Start of Material supplied

Background: an optimization exercise with open tools, aiming at small area and a short achievable clock period. Do not read the settings as production practice.
For this run, only the layout was checked, not whether the RTL still works.
Power and IR drop assume default switching activity.

==> design/flow/design.v <==
module RST_N_SYN(
    clk_sys,     
    rst_n,       
	en,          
	rst_syn_n
);
input clk_sys;          
input rst_n;            
input en;               
output reg rst_syn_n;  
reg rst_syn_n_buf;
always @(posedge clk_sys or negedge rst_n) begin
	if(~rst_n) begin
		rst_syn_n_buf <= 1'b0;
		rst_syn_n <= 1'b0;
	end else if(en) begin
		rst_syn_n_buf <= 1'b1;
		rst_syn_n <= rst_syn_n_buf;		
	end
end
endmodule
module CLK_12P(
	clk_50M,
	rst_n,
	clk_3p2M,
	en_rise,
	en_fall
);
input  clk_50M;
input  rst_n;
output clk_3p2M;
output en_rise;  
output en_fall;  
reg [3:0] cnt_12;
always @(posedge clk_50M or negedge rst_n) begin
	if(!rst_n) begin
		cnt_12 <= 0;
	end else if(cnt_12==11) begin
		cnt_12 <= 0;
	end else begin
		cnt_12 <= cnt_12 + 1'b1;
	end
end
assign clk_3p2M = cnt_12>5 ? 1 : 0;
assign en_rise  = (cnt_12==5);
assign en_fall  = (cnt_12==11);
endmodule
module elec_register_cache(
	clk,
	en,
	rst_n,
	state,
	write_cache_en,
	addr,
	data_in,
	data_out
);
parameter SPI_ADDR_LEN = 10;
parameter SPI_DATA_LEN = 16;
input	clk;
input	en;  
input	rst_n;
input	[3:0] state;
input	write_cache_en;
input	[SPI_ADDR_LEN-1:0]	addr;
input	[SPI_DATA_LEN-1:0]	data_in;
output	data_out;
reg 	[1023:0] 	reg_cache;
always @(posedge clk or negedge rst_n) begin
	if(!rst_n)
		reg_cache <= 0;
	else if(!en)
		reg_cache <= reg_cache;
	else if(write_cache_en) begin
		case(addr)
			0: reg_cache[15:0] <= data_in;
			1: reg_cache[31:16] <= data_in;
			2: reg_cache[47:32] <= data_in;
			3: reg_cache[63:48] <= data_in;
			4: reg_cache[79:64] <= data_in;
			5: reg_cache[95:80] <= data_in;
			6: reg_cache[111:96] <= data_in;
			7: reg_cache[127:112] <= data_in;
			8: reg_cache[143:128] <= data_in;
			9: reg_cache[159:144] <= data_in;
			10: reg_cache[175:160] <= data_in;
			11: reg_cache[191:176] <= data_in;
			12: reg_cache[207:192] <= data_in;
			13: reg_cache[223:208] <= data_in;
			14: reg_cache[239:224] <= data_in;
			15: reg_cache[255:240] <= data_in;
			16: reg_cache[271:256] <= data_in;
			17: reg_cache[287:272] <= data_in;
			18: reg_cache[303:288] <= data_in;
			19: reg_cache[319:304] <= data_in;
			20: reg_cache[335:320] <= data_in;
			21: reg_cache[351:336] <= data_in;
			22: reg_cache[367:352] <= data_in;
			23: reg_cache[383:368] <= data_in;
			24: reg_cache[399:384] <= data_in;
			25: reg_cache[415:400] <= data_in;
			26: reg_cache[431:416] <= data_in;
			27: reg_cache[447:432] <= data_in;
			28: reg_cache[463:448] <= data_in;
			29: reg_cache[479:464] <= data_in;
			30: reg_cache[495:480] <= data_in;
			31: reg_cache[511:496] <= data_in;
			32: reg_cache[527:512] <= data_in;
			33: reg_cache[543:528] <= data_in;
			34: reg_cache[559:544] <= data_in;
			35: reg_cache[575:560] <= data_in;
			36: reg_cache[591:576] <= data_in;
			37: reg_cache[607:592] <= data_in;
			38: reg_cache[623:608] <= data_in;
			39: reg_cache[639:624] <= data_in;
			40: reg_cache[655:640] <= data_in;
			41: reg_cache[671:656] <= data_in;
			42: reg_cache[687:672] <= data_in;
			43: reg_cache[703:688] <= data_in;
			44: reg_cache[719:704] <= data_in;
			45: reg_cache[735:720] <= data_in;
			46: reg_cache[751:736] <= data_in;
			47: reg_cache[767:752] <= data_in;
			48: reg_cache[783:768] <= data_in;
			49: reg_cache[799:784] <= data_in;
			50: reg_cache[815:800] <= data_in;
			51: reg_cache[831:816] <= data_in;
			52: reg_cache[847:832] <= data_in;
			53: reg_cache[863:848] <= data_in;
			54: reg_cache[879:864] <= data_in;
			55: reg_cache[895:880] <= data_in;
			56: reg_cache[911:896] <= data_in;
			57: reg_cache[927:912] <= data_in;
			58: reg_cache[943:928] <= data_in;
			59: reg_cache[959:944] <= data_in;
			60: reg_cache[975:960] <= data_in;
			61: reg_cache[991:976] <= data_in;
			62: reg_cache[1007:992] <= data_in;
			63: reg_cache[1023:1008] <= data_in;			
		endcase
	end
	else if(state==4'b0010 || state==4'b0100)
		reg_cache <= {reg_cache[0],reg_cache[1023:1]};
end
assign data_out = reg_cache[0];
endmodule
module FSM(
    clk,         
    rst_n,       
	rx_output,      
	rdy_spi,        
	spi_busy,       
	push_tx,        
	ack_fetch_spi,  
	tx_input,   
	code,      
	addr,      
	data_in,   
	data_out,  
	data_to_elec,  
	clk_to_elec,   
	data_to_elec_chem,   
	clk_to_elec_chem,    
	rst_n_to_probe,  
	clk_3p2M,  
	en_rise,   
	en_fall,   
	chem_out  
);
parameter LEN_SPI = 32 ;  
parameter SPI_ADDR_LEN = 10;
parameter SPI_DATA_LEN = 16;
parameter SPI_CODE_LEN = 6;
parameter ELE_NUM       = 1024;  
parameter ELE_CHEM_NUM  = 1024;  
parameter ELE_GROUP_WID = 16;    
localparam IDLE             = 5'b00001;
localparam WRITE_ELEC       = 5'b00010;
localparam READ_ELEC        = 5'b00100;
localparam FINISH_READ_ELEC	= 5'b01000;
localparam RESET_ELEC       = 5'b10000;
input clk;
input rst_n;
input [LEN_SPI-1:0] rx_output;
input rdy_spi;
input spi_busy;
output reg [LEN_SPI-1:0] tx_input;
output push_tx;
output reg ack_fetch_spi;
output data_to_elec;        
output clk_to_elec;         
output data_to_elec_chem;   
output clk_to_elec_chem;    
output rst_n_to_probe;      
wire   rst_n_to_elec;       
wire   rst_n_to_elec_chem;  
assign rst_n_to_probe = rst_n_to_elec & rst_n_to_elec_chem;
output [SPI_CODE_LEN-1:0] code;
output [SPI_ADDR_LEN-1:0] addr;
output [SPI_DATA_LEN-1:0] data_in;
input  [SPI_DATA_LEN-1:0] data_out;
wire data_out_en;  
input clk_3p2M;
input en_rise;
input en_fall;
input [7:0] chem_out;  
reg  [7:0] chem_out_cnt_1d;
reg  [7:0] chem_out_cnt_2d;
wire [7:0] chem_out_cnt_pos;
reg [15:0] chem_out_cnt[7:0];
reg [15:0] chem_out_cnt_buf[7:0];
integer i; 
always @(posedge clk or negedge rst_n) begin
	if(~rst_n) begin
		for (i = 0; i<8; i=i+1) begin
			chem_out_cnt[i] <= 16'b0;
		end
	end else begin
		for (i = 0; i<8; i=i+1) begin
			if (chem_out[i] == 1'b1) begin
				chem_out_cnt[i] <= chem_out_cnt[i] + 1'b1;
			end else if(chem_out_cnt_pos[i])begin 
				chem_out_cnt[i] <= 16'b0;
			end else begin 
				chem_out_cnt[i] <= chem_out_cnt[i];
			end
		end
	end
end
always @(posedge clk or negedge rst_n) begin
	if(~rst_n) begin
		for (i = 0; i<8; i=i+1) begin
			chem_out_cnt_1d[i] <= 1'b0;
			chem_out_cnt_2d[i] <= 1'b0;
		end
	end else begin
		for (i = 0; i<8; i=i+1) begin
			chem_out_cnt_1d[i] <= chem_out[i];
			chem_out_cnt_2d[i] <= chem_out_cnt_1d[i];
		end
	end
end
assign chem_out_cnt_pos = chem_out_cnt_2d & ~chem_out_cnt_1d;
always @(negedge clk or negedge rst_n) begin
	if(~rst_n) begin
		for (i = 0; i<8; i=i+1) begin
			chem_out_cnt_buf[i] <= 16'b0;
		end
	end else begin
		for (i = 0; i<8; i=i+1) begin
			if (chem_out_cnt_pos[i] == 1'b1) begin
				chem_out_cnt_buf[i] <= chem_out_cnt[i];
			end else begin 
				chem_out_cnt_buf[i] <= chem_out_cnt_buf[i];
			end
		end
	end
end
reg [LEN_SPI-1:0] rx_output_buf;
always @(negedge clk or negedge rst_n) begin
	if(!rst_n) begin
		rx_output_buf <= {(LEN_SPI){1'b0}};
		ack_fetch_spi <= 1'b0;
	end else if(rdy_spi==1'b1 && spi_busy==1'b0) begin
		rx_output_buf <= rx_output;
		ack_fetch_spi <= 1'b1;
	end else begin
		ack_fetch_spi <= 1'b0;
	end
end
reg [4:0]              current_state;
reg [4:0]              next_state;
reg [9:0]              counter_1024;
reg [SPI_DATA_LEN-1:0] read_elec_data;  
reg [4:0]              current_state_chem;
reg [4:0]              next_state_chem;
reg [9:0]              counter_1024_chem;
reg [SPI_DATA_LEN-1:0] read_elec_data_chem;  
always @(posedge clk or negedge rst_n) begin
	if(!rst_n) begin		
		tx_input <= {(LEN_SPI){1'b0}};
	end else if(data_out_en) begin  
		tx_input <= {rx_output_buf[LEN_SPI-1:SPI_DATA_LEN],data_out};
	end else if(current_state == FINISH_READ_ELEC) begin  
		tx_input <= read_elec_data;
	end else if(current_state_chem == FINISH_READ_ELEC) begin  
		tx_input <= read_elec_data_chem;
	end else if(code == 25) begin  
		case (addr[2:0])
			3'd0: tx_input <= chem_out_cnt_buf[0];
			3'd1: tx_input <= chem_out_cnt_buf[1];
			3'd2: tx_input <= chem_out_cnt_buf[2];
			3'd3: tx_input <= chem_out_cnt_buf[3];
			3'd4: tx_input <= chem_out_cnt_buf[4];
			3'd5: tx_input <= chem_out_cnt_buf[5];
			3'd6: tx_input <= chem_out_cnt_buf[6];
			3'd7: tx_input <= chem_out_cnt_buf[7];
			default:  ;
		endcase
	end
end
reg [LEN_SPI-1:0] spi_bus;  
always @(posedge clk or negedge rst_n) begin
	if(~rst_n) begin
		spi_bus <= {(LEN_SPI){1'b0}};
	end else if(en_rise) begin
		spi_bus <= rx_output_buf;
	end
end
assign code    = spi_bus[LEN_SPI-1:LEN_SPI-SPI_CODE_LEN];
assign addr    = spi_bus[SPI_ADDR_LEN+SPI_DATA_LEN-1:SPI_DATA_LEN];
assign data_in = spi_bus[SPI_DATA_LEN-1:0];
reg data_out_en_1d;
reg data_out_en_2d;
reg data_out_en_3d;
always @(posedge clk or negedge rst_n) begin
	if(!rst_n) begin
		data_out_en_1d <= 1'b0;
		data_out_en_2d <= 1'b0;
		data_out_en_3d <= 1'b0;
	end else if(!en_fall) begin
		data_out_en_1d <= data_out_en_1d;
		data_out_en_2d <= data_out_en_2d;
		data_out_en_3d <= data_out_en_3d;
	end else if(code==1 || code==2 || code==3 || code==15 || code==17 || code==19) begin
		data_out_en_1d <= 1'b1;
		data_out_en_2d <= data_out_en_1d;
		data_out_en_3d <= data_out_en_2d;
	end else begin
		data_out_en_1d <= 1'b0;
		data_out_en_2d <= data_out_en_1d;
		data_out_en_3d <= data_out_en_2d;
	end
end
assign data_out_en = data_out_en_3d & data_out_en_1d;
assign push_tx = 1'b1;
wire 	reg_cache_0;
always @(posedge clk or negedge rst_n) begin
	if(!rst_n)
		current_state <= IDLE;
	else if(en_rise)
		current_state <= next_state;
end
always @(*)
	case(current_state)
		IDLE:	
			if(code == 10)				next_state <= WRITE_ELEC;
			else if(code == 11)			next_state <= READ_ELEC;
			else if(code ==12)			next_state <= RESET_ELEC;
			else						next_state <= IDLE;
		WRITE_ELEC:
			if(counter_1024 == ELE_NUM-1) next_state <= IDLE;
			else						next_state <= WRITE_ELEC;
		READ_ELEC:
			if(counter_1024 == ELE_NUM-1) next_state <= FINISH_READ_ELEC;
			else						next_state <= READ_ELEC;
		FINISH_READ_ELEC:					next_state <= IDLE;
		RESET_ELEC:						next_state <= IDLE;
		default:						next_state <= IDLE;
	endcase
always @(posedge clk or negedge rst_n) begin
	if(!rst_n)
		counter_1024 <= 0;
	else if(!en_rise)
		counter_1024 <= counter_1024;
	else if(current_state==WRITE_ELEC || current_state == READ_ELEC) begin
		if(counter_1024 == ELE_NUM-1) 		counter_1024 <= 0;
		else						counter_1024 <= counter_1024 + 1;
	end
	else
		counter_1024 <= 0;		
end
assign clk_to_elec = ~clk_3p2M && (current_state == WRITE_ELEC);
assign data_to_elec = reg_cache_0;
assign rst_n_to_elec = rst_n && (~(code == 12));
reg [5:0] elec_addr;
always @(posedge clk or negedge rst_n)
	if(!rst_n)
		elec_addr <= 0;
	else if(!en_rise)
		elec_addr <= elec_addr;
	else if(next_state == READ_ELEC && current_state == IDLE)
		elec_addr <= addr;
	else if(next_state == IDLE && current_state == IDLE)
		elec_addr <= 0;
always @(posedge clk or negedge rst_n) begin
	if(!rst_n)
		read_elec_data <= 0;
	else if(en_rise && current_state == READ_ELEC && (counter_1024>>4)==elec_addr)
		read_elec_data <= {reg_cache_0,read_elec_data[15:1]};		
end
wire 	reg_cache_0_chem;
always @(posedge clk or negedge rst_n) begin
	if(!rst_n)
		current_state_chem <= IDLE;
	else if(en_rise)
		current_state_chem <= next_state_chem;
end
always @(*)
	case(current_state_chem)
		IDLE:	
			if(code == 20)				next_state_chem <= WRITE_ELEC;
			else if(code == 21)			next_state_chem <= READ_ELEC;
			else if(code ==22)			next_state_chem <= RESET_ELEC;
			else						next_state_chem <= IDLE;
		WRITE_ELEC:
			if(counter_1024_chem == ELE_CHEM_NUM-1) next_state_chem <= IDLE;
			else						next_state_chem <= WRITE_ELEC;
		READ_ELEC:
			if(counter_1024_chem == ELE_CHEM_NUM-1) next_state_chem <= FINISH_READ_ELEC;
			else						next_state_chem <= READ_ELEC;
		FINISH_READ_ELEC:					next_state_chem <= IDLE;
		RESET_ELEC:						next_state_chem <= IDLE;
		default:						next_state_chem <= IDLE;
	endcase
always @(posedge clk or negedge rst_n) begin
	if(!rst_n)
		counter_1024_chem <= 0;
	else if(!en_rise)
		counter_1024_chem <= counter_1024_chem;
	else if(current_state_chem==WRITE_ELEC || current_state_chem == READ_ELEC) begin
		if(counter_1024_chem == ELE_CHEM_NUM-1) 		counter_1024_chem <= 0;
		else						counter_1024_chem <= counter_1024_chem + 1;
	end
	else
		counter_1024_chem <= 0;		
end
assign clk_to_elec_chem = ~clk_3p2M && (current_state_chem == WRITE_ELEC);
assign data_to_elec_chem = reg_cache_0_chem;
assign rst_n_to_elec_chem = rst_n && (~(code == 22));
reg [5:0] elec_addr_chem;
always @(posedge clk or negedge rst_n)
	if(!rst_n)
		elec_addr_chem <= 0;
	else if(!en_rise)
		elec_addr_chem <= elec_addr_chem;
	else if(next_state_chem == READ_ELEC && current_state_chem == IDLE)
		elec_addr_chem <= addr;
	else if(next_state_chem == IDLE && current_state_chem == IDLE)
		elec_addr_chem <= 0;
always @(posedge clk or negedge rst_n) begin
	if(!rst_n)
		read_elec_data_chem <= 0;
	else if(en_rise && current_state_chem == READ_ELEC && (counter_1024_chem>>4)==elec_addr_chem)
		read_elec_data_chem <= {reg_cache_0_chem,read_elec_data_chem[15:1]};		
end
wire 	write_cache_en;
assign 	write_cache_en = (code==23) ? 1 : 0;
elec_register_cache elec_register_cache_i1(
	.clk					(clk),
	.en					(en_rise),
	.rst_n				(rst_n),
	.state				(current_state[3:0]),
	.write_cache_en		(write_cache_en),
	.addr				(addr),
	.data_in				(data_in),
	.data_out			(reg_cache_0)
);
wire 	write_cache_en_chem;
assign 	write_cache_en_chem = (code==24) ? 1 : 0;
elec_register_cache elec_register_cache_i2(
	.clk					(clk),
	.en					(en_rise),
	.rst_n				(rst_n),
	.state				(current_state_chem[3:0]),
	.write_cache_en		(write_cache_en_chem),
	.addr				(addr),
	.data_in				(data_in),
	.data_out			(reg_cache_0_chem)
);
endmodule
module P2S(
	p_data,
	clk_50M,
	en_fall,
	rst_n,
	s_data,
	data_valid
);
parameter NUM_COL = 8;    
parameter BITS_ADC = 12;
input [BITS_ADC:0] p_data;  
input			   clk_50M;
input			   en_fall;  
input              rst_n;
output             s_data;
output   	       data_valid;
reg [BITS_ADC:0] p_data_syn;  
always @(posedge clk_50M or negedge rst_n) begin 
	if(!rst_n) begin 
		p_data_syn <= {(BITS_ADC){1'b1}};
	end else if(en_fall) begin 
		p_data_syn <= p_data;
	end
end
reg clk_gate_en_l;
always @(negedge clk_50M or negedge rst_n) begin 
	if(!rst_n) begin 
		clk_gate_en_l <= 1'b1;
	end else begin 
		clk_gate_en_l <= p_data_syn[BITS_ADC];
	end
end
reg clk_gate_en_l_1d;
always @(negedge clk_50M or negedge rst_n) begin 
	if(!rst_n) begin 
		clk_gate_en_l_1d <= 1'b1;
	end else begin 
		clk_gate_en_l_1d <= clk_gate_en_l;
	end
end
reg	[4:0]	cnt_12;  
always @(negedge clk_50M or negedge rst_n) begin 
	if(!rst_n) begin 
		cnt_12 <= 'b0;
	end else if (clk_gate_en_l) begin
		cnt_12 <= cnt_12;
	end else if (p_data_syn[BITS_ADC]==0) begin 
		if (cnt_12 < BITS_ADC-1) begin
			cnt_12 <= cnt_12 + 1;
		end else begin 
			cnt_12 <= 'b0;
		end
	end else begin 
		cnt_12 <= 'b0;
	end
end
reg [BITS_ADC:0] p_buffer;
always @(negedge clk_50M or negedge rst_n) begin 
	if(!rst_n) begin 
		p_buffer <= 'b0;
	end else if (clk_gate_en_l) begin
		p_buffer <= p_buffer;
	end else if ((p_data_syn[BITS_ADC]==0) && (cnt_12 == 'b0)) begin  
		p_buffer <= p_data_syn[BITS_ADC:0];
	end else begin  
		p_buffer <= {1'b0,p_buffer[BITS_ADC:1]};
	end
end
assign s_data = p_buffer[0];
assign data_valid = clk_gate_en_l_1d;
endmodule
module npx_main_fsm (
	clk_50M,        
	rst_n,          
	chem_out,       
	p_data,         
	s_data,         
	data_valid,     
	clk_3p2M,       
	rst_n_block,    
	code,           
	addr,           
	data_in,        
	data_out,       
	data_to_elec,
	clk_to_elec,
	data_to_elec_chem,
	clk_to_elec_chem,
	rst_n_to_probe,
	rx_output,      
	rdy_spi,        
	spi_busy,       
	ack_fetch_spi,  
	tx_input        
);
parameter LEN_SPI = 32;
parameter SPI_ADDR_LEN = 10;
parameter SPI_DATA_LEN = 16;
parameter SPI_CODE_LEN = 6;
parameter ROW_NUM = 8;
parameter BITS_ADC = 12;
input rst_n, clk_50M;
input [7:0] chem_out;
input  [ROW_NUM*(BITS_ADC+1)-1:0] p_data;
output [ROW_NUM-1:0] s_data;
output [ROW_NUM-1:0] data_valid;
output clk_3p2M;
output rst_n_block;
output [SPI_CODE_LEN-1:0] code;
output [SPI_ADDR_LEN-1:0] addr;
output [SPI_DATA_LEN-1:0] data_in;
input  [SPI_DATA_LEN-1:0] data_out;
output data_to_elec;
output clk_to_elec;
output data_to_elec_chem;
output clk_to_elec_chem;
output rst_n_to_probe;
input  [LEN_SPI-1:0] rx_output;
input  rdy_spi;
input  spi_busy;
output ack_fetch_spi;
output [LEN_SPI-1:0] tx_input;
wire rst_syn_n;
wire en_rise;
wire en_fall;
wire push_tx;
RST_N_SYN rst_n_syn(
	.clk_sys(clk_50M),
	.rst_n(rst_n),
	.en(1'b1),
	.rst_syn_n(rst_syn_n)
);
RST_N_SYN rst_n_syn2block(
	.clk_sys(clk_50M),
	.rst_n(rst_syn_n),
	.en(en_rise),
	.rst_syn_n(rst_n_block)
);
CLK_12P clk_12p(
	.clk_50M(clk_50M),
	.rst_n(rst_syn_n),
	.clk_3p2M(clk_3p2M),
	.en_rise(en_rise),
	.en_fall(en_fall)
);
FSM fsm(
	.clk(clk_50M),
	.rst_n(rst_syn_n),
	.rx_output(rx_output),
	.rdy_spi(rdy_spi),
	.spi_busy(spi_busy),
	.push_tx(push_tx),
	.ack_fetch_spi(ack_fetch_spi),
	.tx_input(tx_input),
	.code(code),
	.addr(addr),
	.data_in(data_in),
	.data_out(data_out),
	.data_to_elec(data_to_elec),
	.clk_to_elec(clk_to_elec),
	.data_to_elec_chem(data_to_elec_chem),
	.clk_to_elec_chem(clk_to_elec_chem),
	.rst_n_to_probe(rst_n_to_probe),
	.clk_3p2M(clk_3p2M),
	.en_rise(en_rise),
	.en_fall(en_fall),
	.chem_out(chem_out)
);
genvar x;
generate
	for (x = 0; x < ROW_NUM; x=x+1) begin : P2S_i
		P2S p2s(
			.p_data(p_data[x*(BITS_ADC+1)+:(BITS_ADC+1)]),
			.clk_50M(clk_50M),
			.en_fall(en_fall),
			.rst_n(rst_syn_n),
			.s_data(s_data[x]),
			.data_valid(data_valid[x])
		);
	end
endgenerate
endmodule
==> design/flow/run.sh <==
#!/bin/bash
# synth_recipe.tcl (not shown) runs the flow's synth.tcl, then flattens the netlist and writes it again
# the make line also repeats each setting of config.mk as NAME=value (left out here)
make -C /OpenROAD-flow-scripts/flow DESIGN_CONFIG=/design/flow/config.mk WORK_HOME=/design/flow/orfs CLKGATE_MAP_FILE= SYNTH_SCRIPT=/design/flow/synth_recipe.tcl finish
==> design/flow/config.mk <==
export PLATFORM = sky130hd
export DESIGN_NAME = npx_main_fsm
export DESIGN_NICKNAME = npx_main_fsm
export VERILOG_FILES = /design/flow/design.v
export SDC_FILE = /design/flow/constraint.sdc
export NUM_CORES = 4
export LEC_CHECK = 0
export CAP_MARGIN = 20
export CORE_MARGIN = 2
export CORE_UTILIZATION = 40
export SLEW_MARGIN = 20
==> design/flow/constraint.sdc <==
create_clock -name core_clock -period 7.0 [get_ports {clk_50M}]
set_input_delay 1.4000 -clock core_clock [delete_from_list [all_inputs] [get_ports {clk_50M}]]
set_output_delay 1.4000 -clock core_clock [all_outputs]
set_load 0.01 [all_outputs]
==> run notes <==
where the power goes:
part | internal, mW | switching (mW)
sequential | 16.6 | 0.518
combinational | 0.883 | 1.45
clock | 9.19 | 6.73
total | 26.6 | 8.69
layout by cell type (no fill, tap or decap), types with 22 or more instances in the layout:
| master | netlist | final |
|---|---|---|
| clkinv_2 | 0 | 34 |
| a31oi_1 | 793 | 793 |
| and2_1 | 29 | 28 |
| o31ai_1 | 26 | 26 |
| mux2_2 | 176 | 176 |
| clkdlybuf4s50_1 | 0 | 251 |
| a21oi_1 | 2858 | 2858 |
| o22ai_1 | 24 | 24 |
| o21ai_0 | 271 | 271 |
| and3_4 | 0 | 32 |
| ha_1 | 29 | 29 |
| nor2_1 | 124 | 123 |
| dfstp_2 | 114 | 114 |
| nor3_1 | 23 | 22 |
| o211ai_1 | 43 | 43 |
| nand3_1 | 98 | 98 |
| inv_1 | 1323 | 1338 |
| clkbuf_8 | 0 | 55 |
| buf_4 | 52 | 128 |
| clkbuf_1 | 611 | 89 |
| mux2i_1 | 1435 | 1435 |
| a221oi_1 | 30 | 30 |
| nand2b_1 | 51 | 51 |
| dfrtn_1 | 305 | 305 |
| nand2_1 | 710 | 709 |
| o21ai_4 | 60 | 98 |
| nand4_1 | 37 | 37 |
| dfrtp_1 | 2347 | 2345 |
| buf_12 | 6 | 30 |
| clkbuf_16 | 0 | 307 |
worst register-to-register path: stages, from the launching register on:
cell     delay (ps)
dfrtp_1         400
nor4_1          150
and2_1          670
mux2i_1         270
o21ai_0          90
through the flow:
step / instance area, µm² / worst slack, ps / utilization
floorplan: 126000 / -22090 / -
CTS: 140000 / 120 / 0.447
finish: 141000 / 167 / 0.448
global placement: 131000 / 674 / 0.416
global route: 141000 / 107 / 0.448
detailed placement: 131000 / 665 / 0.416
flip-flops by register name (all words and copies together) (netlist names), 5 cells and up:
register and count:
fsm.counter_1024_chem 10, P2S_i.p2s.clk_gate_en_l_1d 8, fsm.read_elec_data 16, fsm.tx_input 32, fsm.current_state 5, fsm.chem_out_cnt_1d 8, fsm.chem_out_cnt_2d 8, P2S_i.p2s.p_data_syn 104
fsm.elec_addr_chem 6, fsm.chem_out_cnt_buf 128, fsm.elec_addr 6, fsm.current_state_chem 5, fsm.elec_register_cache_i1.reg_cache 1024, fsm.elec_register_cache_i2.reg_cache 1024, fsm.counter_1024 10, fsm.spi_bus 32
P2S_i.p2s.cnt_12 40, P2S_i.p2s.p_buffer 104, fsm.read_elec_data_chem 16, fsm.rx_output_buf 32, fsm.chem_out_cnt 128, P2S_i.p2s.clk_gate_en_l 8
kinds of logic (layout without fill, tap and decap cells):
| logic type | count (synthesis) | count (layout) |
|---|---|---|
| xor+xnor | 25 | 25 |
| other cells | 1 | 5 |
| flops | 2766 | 2766 |
| buf+inv | 2384 | 2286 |
| fa+ha+maj | 29 | 29 |
| mux | 1621 | 1621 |
| compound gates | 4254 | 4254 |
| simple gates | 1245 | 1245 |
metal layers:
metal	global-route usage	wire [µm]	up-vias	part of all wire
met5	0	37	-	0.00012
met1	0.291	151000	44400	0.48
met3	0.0283	16600	472	0.052
met2	0.295	141000	1948	0.44
li1	-	-	42100	-
met4	0.0568	8660	6	0.027
layout make-up:
cell class / instances / area [µm²]
antenna: 4 / 10.0
clock buffer: 452 / 8780
clock inverter: 100 / 998
fill: 29200 / 174000
inverter: 1323 / 4970
multi-input combinational: 7175 / 47200
sequential: 2766 / 69400
tap: 4160 / 5200
timing repair buffer: 411 / 4100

End of Material supplied

What is expected: Please give the number of lines in the listing above where "config" appears, and nothing else.

Result: 3